Just the facts?

Just the facts?

Panelists at yesterday's "What is Civic Media?" forum (a project of MIT's brand new Center for Future Civic Media) suggested that in order to produce "constructive media," you can't just expect that a conversation alone will spark social change -- that's not practicing what they referred to as "technorealism." Getting people connected and giving them a platform for contributing their opinions may help indirectly by engaging potential voters, but that says nothing of the content people are producing. How do we really maximize the impact of collective input?

To answer that question, we have to once again reconsider the role of "citizen journalist," which seems to instigate endless arguments like we had at our NeighborMedia meeting last weekend: How can objective journalists encourage activism while remaining neutral? Wouldn't that be a conflict of interest? These age-old ethical questions seem to come up wherever the word "journalism" is lurking. We've already discussed how it's always important to balance each story with opposing viewpoints because bias is inevitable, especially for those reporting on their own neighborhoods. What we need to encourage each contributor to do, additionally, is to make sure all their opinions are rooted in fact. On one level, as we mentioned at orientation, transparency is an important value for citizen media-makers because it allows the public to judge each blogger's credibility; but on another level, we should be encouraging credible input by all if we are to help affect change.

Don't get me wrong: If NeighborMedia becomes a social networking site for Cambridge residents, that would be pretty cool. But even cooler would be if people presented valid and useful information that could really make a difference in the community.

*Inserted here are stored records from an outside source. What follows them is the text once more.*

--- src/rtl/wb_stage.sv ---
// Writeback stage: result-source select, load extract/extend, wait-for-memory FSM, registered RF write port.
// Optional macro WB_FWD_EN adds a combinational forwarding port taken from the registered write.
module wb_stage #(
  parameter int XLEN = 32,
  parameter int RAW  = 5
) (
  input  logic            clk,
  input  logic            rst,
  input  logic            in_valid,
  output logic            in_ready,
  input  logic [XLEN-1:0] pc_4,
  input  logic [XLEN-1:0] alu,
  input  logic [XLEN-1:0] imm,
  input  logic [1:0]      wb_sel,
  input  logic [2:0]      ld_funct3,
  input  logic [1:0]      ld_off,
  input  logic [RAW-1:0]  rd_addr,
  input  logic            rd_we,
  input  logic [XLEN-1:0] mem_rdata,
  input  logic            mem_rvalid,
  input  logic            flush,
  output logic            rf_we,
  output logic [RAW-1:0]  rf_waddr,
  output logic [XLEN-1:0] rf_wdata,
  output logic            ld_err
`ifdef WB_FWD_EN
  ,
  output logic            fwd_valid,
  output logic [RAW-1:0]  fwd_rd,
  output logic [XLEN-1:0] fwd_data
`endif
);

  localparam bit IS64 = (XLEN == 64);

  typedef enum logic {S_IDLE, S_WAIT} state_t;

  state_t            state_reg, state_next;
  logic [RAW-1:0]    hold_rd_reg, hold_rd_next;
  logic              hold_we_reg, hold_we_next;
  logic [2:0]        hold_f3_reg, hold_f3_next;
  logic [1:0]        hold_off_reg, hold_off_next;
  logic              rf_we_reg, rf_we_next;
  logic [RAW-1:0]    rf_waddr_reg, rf_waddr_next;
  logic [XLEN-1:0]   rf_wdata_reg, rf_wdata_next;
  logic              ld_err_reg, ld_err_next;

  logic              accept;
  logic              is_load;
  logic [2:0]        sel_f3;
  logic [1:0]        sel_off;
  logic [RAW-1:0]    op_rd;
  logic              op_we;
  logic [XLEN-1:0]   src_data;
  logic [XLEN-1:0]   shifted;
  logic [XLEN-1:0]   ld_data;
  logic              ld_illegal;
  logic [XLEN-1:0]   shift_cand [4];

  assign in_ready = (state_reg == S_IDLE);
  assign accept   = in_valid && in_ready && !flush;
  assign is_load  = (wb_sel == 2'b10);

  // In WAIT the load is described by the captured fields, not by the live inputs.
  assign sel_f3  = (state_reg == S_WAIT) ? hold_f3_reg  : ld_funct3;
  assign sel_off = (state_reg == S_WAIT) ? hold_off_reg : ld_off;
  assign op_rd   = (state_reg == S_WAIT) ? hold_rd_reg  : rd_addr;
  assign op_we   = (state_reg == S_WAIT) ? hold_we_reg  : rd_we;

  genvar gi;
  generate
    for (gi = 0; gi < 4; gi++) begin : g_shift
      assign shift_cand[gi] = mem_rdata >> (8 * gi);
    end
  endgenerate

  assign shifted = shift_cand[sel_off];

  always_comb begin
    src_data = alu;
    case (wb_sel)
      2'b00:   src_data = pc_4;
      2'b01:   src_data = alu;
      2'b11:   src_data = imm;
      default: src_data = alu;
    endcase
  end

  always_comb begin
    ld_data    = '0;
    ld_illegal = 1'b0;
    case (sel_f3)
      3'b000: ld_data = XLEN'($signed(shifted[7:0]));
      3'b001: ld_data = XLEN'($signed(shifted[15:0]));
      3'b010: ld_data = XLEN'($signed(shifted[31:0]));
      3'b100: ld_data = XLEN'(shifted[7:0]);
      3'b101: ld_data = XLEN'(shifted[15:0]);
      3'b011: begin
        if (IS64) ld_data = shifted;
        else      ld_illegal = 1'b1;
      end
      3'b110: begin
        if (IS64) ld_data = XLEN'(shifted[31:0]);
        else      ld_illegal = 1'b1;
      end
      default: ld_illegal = 1'b1;
    endcase
  end

  always_comb begin
    state_next    = state_reg;
    hold_rd_next  = hold_rd_reg;
    hold_we_next  = hold_we_reg;
    hold_f3_next  = hold_f3_reg;
    hold_off_next = hold_off_reg;
    rf_we_next    = 1'b0;
    ld_err_next   = 1'b0;
    rf_waddr_next = rf_waddr_reg;
    rf_wdata_next = rf_wdata_reg;

    case (state_reg)
      S_IDLE: begin
        if (accept) begin
          if (!is_load) begin
            if (rd_we && (rd_addr != '0)) begin
              rf_we_next    = 1'b1;
              rf_waddr_next = rd_addr;
              rf_wdata_next = src_data;
            end
          end else if (mem_rvalid) begin
            if (ld_illegal) begin
              ld_err_next = 1'b1;
            end else if (op_we && (op_rd != '0)) begin
              rf_we_next    = 1'b1;
              rf_waddr_next = op_rd;
              rf_wdata_next = ld_data;
            end
          end else begin
            state_next    = S_WAIT;
            hold_rd_next  = rd_addr;
            hold_we_next  = rd_we;
            hold_f3_next  = ld_funct3;
            hold_off_next = ld_off;
          end
        end
      end
      S_WAIT: begin
        // flush wins over a same-cycle mem_rvalid
        if (flush) begin
          state_next = S_IDLE;
        end else if (mem_rvalid) begin
          state_next = S_IDLE;
          if (ld_illegal) begin
            ld_err_next = 1'b1;
          end else if (op_we && (op_rd != '0)) begin
            rf_we_next    = 1'b1;
            rf_waddr_next = op_rd;
            rf_wdata_next = ld_data;
          end
        end
      end
      default: state_next = S_IDLE;
    endcase
  end

  always_ff @(posedge clk or negedge rst) begin
    if (!rst) begin
      state_reg    <= S_IDLE;
      hold_rd_reg  <= '0;
      hold_we_reg  <= 1'b0;
      hold_f3_reg  <= '0;
      hold_off_reg <= '0;
      rf_we_reg    <= 1'b0;
      rf_waddr_reg <= '0;
      rf_wdata_reg <= '0;
      ld_err_reg   <= 1'b0;
    end else begin
      state_reg    <= state_next;
      hold_rd_reg  <= hold_rd_next;
      hold_we_reg  <= hold_we_next;
      hold_f3_reg  <= hold_f3_next;
      hold_off_reg <= hold_off_next;
      rf_we_reg    <= rf_we_next;
      rf_waddr_reg <= rf_waddr_next;
      rf_wdata_reg <= rf_wdata_next;
      ld_err_reg   <= ld_err_next;
    end
  end

  assign rf_we    = rf_we_reg;
  assign rf_waddr = rf_waddr_reg;
  assign rf_wdata = rf_wdata_reg;
  assign ld_err   = ld_err_reg;

`ifdef WB_FWD_EN
  assign fwd_valid = rf_we_reg && (rf_waddr_reg != '0);
  assign fwd_rd    = rf_waddr_reg;
  assign fwd_data  = rf_wdata_reg;
`endif

endmodule
**src/rtl/syzygy_adc_clk_supervisor.sv**
```systemverilog
// Per-channel MMCM supervisor: sequences MMCM reset, waits for lock with timeout
// and bounded retries, qualifies lock as stable, and counts lock losses.
module syzygy_adc_clk_supervisor #(
    parameter int NUM_CH              = 1,
    parameter int RESET_CYCLES        = 16,
    parameter int LOCK_TIMEOUT_CYCLES = 65536,
    parameter int LOCK_STABLE_CYCLES  = 1024,
    parameter int MAX_RETRIES         = 3,
    parameter int CNT_W               = 8
) (
    input  logic                    clk,
    input  logic                    reset_n,
    input  logic [NUM_CH-1:0]       mmcm_locked,
    input  logic [NUM_CH-1:0]       restart,
    output logic [NUM_CH-1:0]       mmcm_reset,
    output logic [NUM_CH-1:0]       clk_ready,
    output logic [NUM_CH-1:0]       fault,
    output logic [NUM_CH*CNT_W-1:0] loss_count
);

    localparam int CYC_MAX_A = (RESET_CYCLES > LOCK_TIMEOUT_CYCLES) ? RESET_CYCLES : LOCK_TIMEOUT_CYCLES;
    localparam int CYC_MAX   = (CYC_MAX_A > LOCK_STABLE_CYCLES) ? CYC_MAX_A : LOCK_STABLE_CYCLES;
    localparam int CYC_W     = (CYC_MAX > 1) ? $clog2(CYC_MAX) : 1;
    localparam int RTY_W     = (MAX_RETRIES > 0) ? $clog2(MAX_RETRIES + 1) : 1;

    localparam logic [CYC_W-1:0] RST_LAST = CYC_W'(RESET_CYCLES - 1);
    localparam logic [CYC_W-1:0] TO_LAST  = CYC_W'(LOCK_TIMEOUT_CYCLES - 1);
    localparam logic [CYC_W-1:0] STB_LAST = CYC_W'(LOCK_STABLE_CYCLES - 1);
    localparam logic [RTY_W-1:0] RTY_MAX  = RTY_W'(MAX_RETRIES);

    typedef enum logic [2:0] {
        ST_RST,
        ST_WAIT_LOCK,
        ST_STABLE,
        ST_READY,
        ST_FAULT
    } state_t;

    function automatic logic [CNT_W-1:0] sat_inc(input logic [CNT_W-1:0] v);
        return (v == {CNT_W{1'b1}}) ? v : v + CNT_W'(1);
    endfunction

    // Stage boundary: two-flop synchroniser for the asynchronous LOCKED inputs
    logic [NUM_CH-1:0] locked_p0;
    logic [NUM_CH-1:0] locked_p1;

    always_ff @(posedge clk or negedge reset_n) begin
        if (!reset_n) begin
            locked_p0 <= '0;
            locked_p1 <= '0;
        end else begin
            locked_p0 <= mmcm_locked;
            locked_p1 <= locked_p0;
        end
    end

    for (genvar i = 0; i < NUM_CH; i++) begin : g_ch
        state_t           state, state_nxt;
        logic [CYC_W-1:0] cnt, cnt_nxt;
        logic [RTY_W-1:0] retries, retries_nxt;
        logic [CNT_W-1:0] loss, loss_nxt;
        logic             locked_s;

        assign locked_s = locked_p1[i];

        always_ff @(posedge clk or negedge reset_n) begin
            if (!reset_n) begin
                state   <= ST_RST;
                cnt     <= '0;
                retries <= '0;
                loss    <= '0;
            end else begin
                state   <= state_nxt;
                cnt     <= cnt_nxt;
                retries <= retries_nxt;
                loss    <= loss_nxt;
            end
        end

        always_comb begin
            state_nxt   = state;
            cnt_nxt     = cnt;
            retries_nxt = retries;
            loss_nxt    = loss;
            // Restart outranks everything, including a coincident lock loss
            if (restart[i]) begin
                state_nxt   = ST_RST;
                cnt_nxt     = '0;
                retries_nxt = '0;
            end else begin
                case (state)
                    ST_RST: begin
                        if (cnt == RST_LAST) begin
                            state_nxt = ST_WAIT_LOCK;
                            cnt_nxt   = '0;
                        end else begin
                            cnt_nxt = cnt + CYC_W'(1);
                        end
                    end
                    ST_WAIT_LOCK: begin
                        if (locked_s) begin
                            state_nxt = ST_STABLE;
                            cnt_nxt   = '0;
                        end else if (cnt == TO_LAST) begin
                            cnt_nxt = '0;
                            if (retries == RTY_MAX) begin
                                state_nxt = ST_FAULT;
                            end else begin
                                state_nxt   = ST_RST;
                                retries_nxt = retries + RTY_W'(1);
                            end
                        end else begin
                            cnt_nxt = cnt + CYC_W'(1);
                        end
                    end
                    ST_STABLE: begin
                        if (!locked_s) begin
                            state_nxt = ST_WAIT_LOCK;
                            cnt_nxt   = '0;
                        end else if (cnt == STB_LAST) begin
                            state_nxt   = ST_READY;
                            cnt_nxt     = '0;
                            retries_nxt = '0;
                        end else begin
                            cnt_nxt = cnt + CYC_W'(1);
                        end
                    end
                    ST_READY: begin
                        if (!locked_s) begin
                            state_nxt   = ST_RST;
                            cnt_nxt     = '0;
                            retries_nxt = '0;
                            loss_nxt    = sat_inc(loss);
                        end
                    end
                    ST_FAULT: begin
                        state_nxt = ST_FAULT;
                    end
                    default: begin
                        state_nxt   = ST_RST;
                        cnt_nxt     = '0;
                        retries_nxt = '0;
                    end
                endcase
            end
        end

        assign mmcm_reset[i]                   = (state == ST_RST) || (state == ST_FAULT);
        assign clk_ready[i]                    = (state == ST_READY);
        assign fault[i]                        = (state == ST_FAULT);
        assign loss_count[i*CNT_W +: CNT_W]    = loss;
    end

endmodule

```
**config.mk**
```make
export PLATFORM = sky130hd
export DESIGN_NAME = syzygy_adc_clk_supervisor
export DESIGN_NICKNAME = d
export VERILOG_FILES = /design/src/rtl/syzygy_adc_clk_supervisor.sv
export SDC_FILE = /design/constraint.sdc
export NUM_CORES = 1
export LEC_CHECK = 0
export BUFFER_PORTS_ARGS = -buffer_cell sky130_fd_sc_hd__buf_4
export CAP_MARGIN = 20
export CORE_MARGIN = 3
export CORE_UTILIZATION = 40
export DETAILED_ROUTE_END_ITERATION = 10
export GPL_TIMING_DRIVEN = 0
export PLACE_DENSITY = 0.56
export REMOVE_ABC_BUFFERS = 1
export SLEW_MARGIN = 20
export SYNTH_ARGS = -nofsm -noshare
export SYNTH_HDL_FRONTEND = slang
export SYNTH_SLANG_ARGS = --single-unit
```
**constraint.sdc**
```tcl
create_clock -name clk -period 2.1 [get_ports clk]
set_input_delay 0.42 -clock clk [delete_from_list [all_inputs] [get_ports clk]]
set_output_delay 0.42 -clock clk [all_outputs]
set_load 0.01 [all_outputs]
```
==> flow_summary_export.csv, run 1 <==
group,metric,value,unit
critical_path,crit_path_start_kind,"register",
floorplan,die_area,5287,sq um
synth,synth_seq_area_share,0.4357,
critical_path,required,2320,ps
route,drtAntennaViolNets,0,
finish,layout.nets,218,
synth,synth_top_cell_by_area,"dfrtp_1",
synth,ys.flop_type,"dfrtp_1",
clock_network,cts.sinks,31,
sta,worst_pin_slew,448.6,ps
global_route,track_usage,0.1662,
sta,setup_viol,0,
sta,post-route-period-util,0.9400,
route,drc,0,
floorplan,io_pins,15,
synth,ys_ff_latch,31,
floorplan,design.core.area,4144,sq um
critical_path,r2r_end,"g_ch[0].retries[1]",
placed_design,gp_congestion,0.7926,
clock_network,root_buffer,"clkbuf_8",
global_route,antenna_found_initial,0,
route,firstDrtPassIters,4,
synth,synth-edff-count,0,
synth,yosys-top-cells-area,"dfrtp_1 44%, nand2_1 5.1%, nand4_1 3.9%",
floorplan,die_x,72.72,um
sta,rsz0062_at_grt,"false",
placed_design,portBuffers,14,
clock_network,htreeDepth,2,
critical_path,r2r_slack,130,ps
critical_path,ff2ff_path_depth,6,
global_route,grt_pass1_wl,6789,um
sta,final-hold-violation-count,0,
critical_path,endpoint,"g_ch[0].retries[1]",
synth,synthArstFlopShare,1.000,
finish,final_cells,262,
sta,slew_violations,0,
power_and_ir_drop,p_leak,0.8966,nW
power_and_ir_drop,power.density,645.2,nW/um^2
job,maxCapViolCount,0,
clock_network,cts_tree,"built",
placed_design,dp_cells,245,
finish,fin_area,2172,sq um
synth,synth.cell_area,1780,sq um
finish,layout_common_cells,"29 x dfrtp_1, 24 x nand2_1, 22 x buf_4",
global_route,grt_pass1_vias,1436,
critical_path,cp.arrival,2190,ps
run_status,outcome,"finished, final reports clean",
route,drt_iter0_drc,68,
sta,clock_skew,4.060,ps
route,vias,1486,
critical_path,cp_max_fo,7,
sta,max_slew_margin,0.7009,
floorplan,die-height,72.72,um
sta,max_freq,506.6,MHz
clock_network,insertion_delay,290,ps
placed_design,placed_area,1909,sq um
sta,period_minus_slack,1974,ps
route,routedWlPerCell,15.24,um
floorplan,rows,23,
finish,area_growth,22.00,%
synth,synth_cells,189,
critical_path,crit_type,"register to register",
finish,antenna_cells,0,
clock_network,path_clk_slew,70,ps
placed_design,hpwl,2573,um
synth,ys_types,52,
route,drt-total-wl,3992,um
clock_network,cts_buffer_depth,2,
clock_network,cts_buffers,5,
floorplan,initial_core_util,0.4296,
worst_hold_path,hold_class,"input pin to asynchronous set/reset pin",
global_route,overflow,0,
critical_path,reg2reg_from,"g_ch[0].cnt[10]",
synth,synth_top_area_share,0.4357,
global_route,grt_max_degree,32,
synth,syn_avg_cell_area,9.420,sq um
critical_path,crit_start,"g_ch[0].cnt[10]",
synth,yosysWarnings,0,
route,drt-vias-per-instance,5.672,
finish,drive_above_1_share,0.2594,
critical_path,critPathCaptureType,"register",
power_and_ir_drop,ir_drop,0.0006301,V
finish,mostFrequentLayoutCell,"dfrtp_1",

I love hearing this discussion, particularly delving into the question of whether ANY journalism is unbiased - with NeighborMedia, we are encouraging people to explore issues in which they have a stake, and therefore, cannot be considered unbiased. But at least that's out there and transparent, whereas in the mainstream media, there is an assumption that journalists are telling the story objectively, but how do we know? How do we know if that network or newspaper has some stake in the story, financially, or otherwise? Anytime we decide which way to point a camera, or who to quote, or what quote to use, we are not being objective. Just the nature of the beast.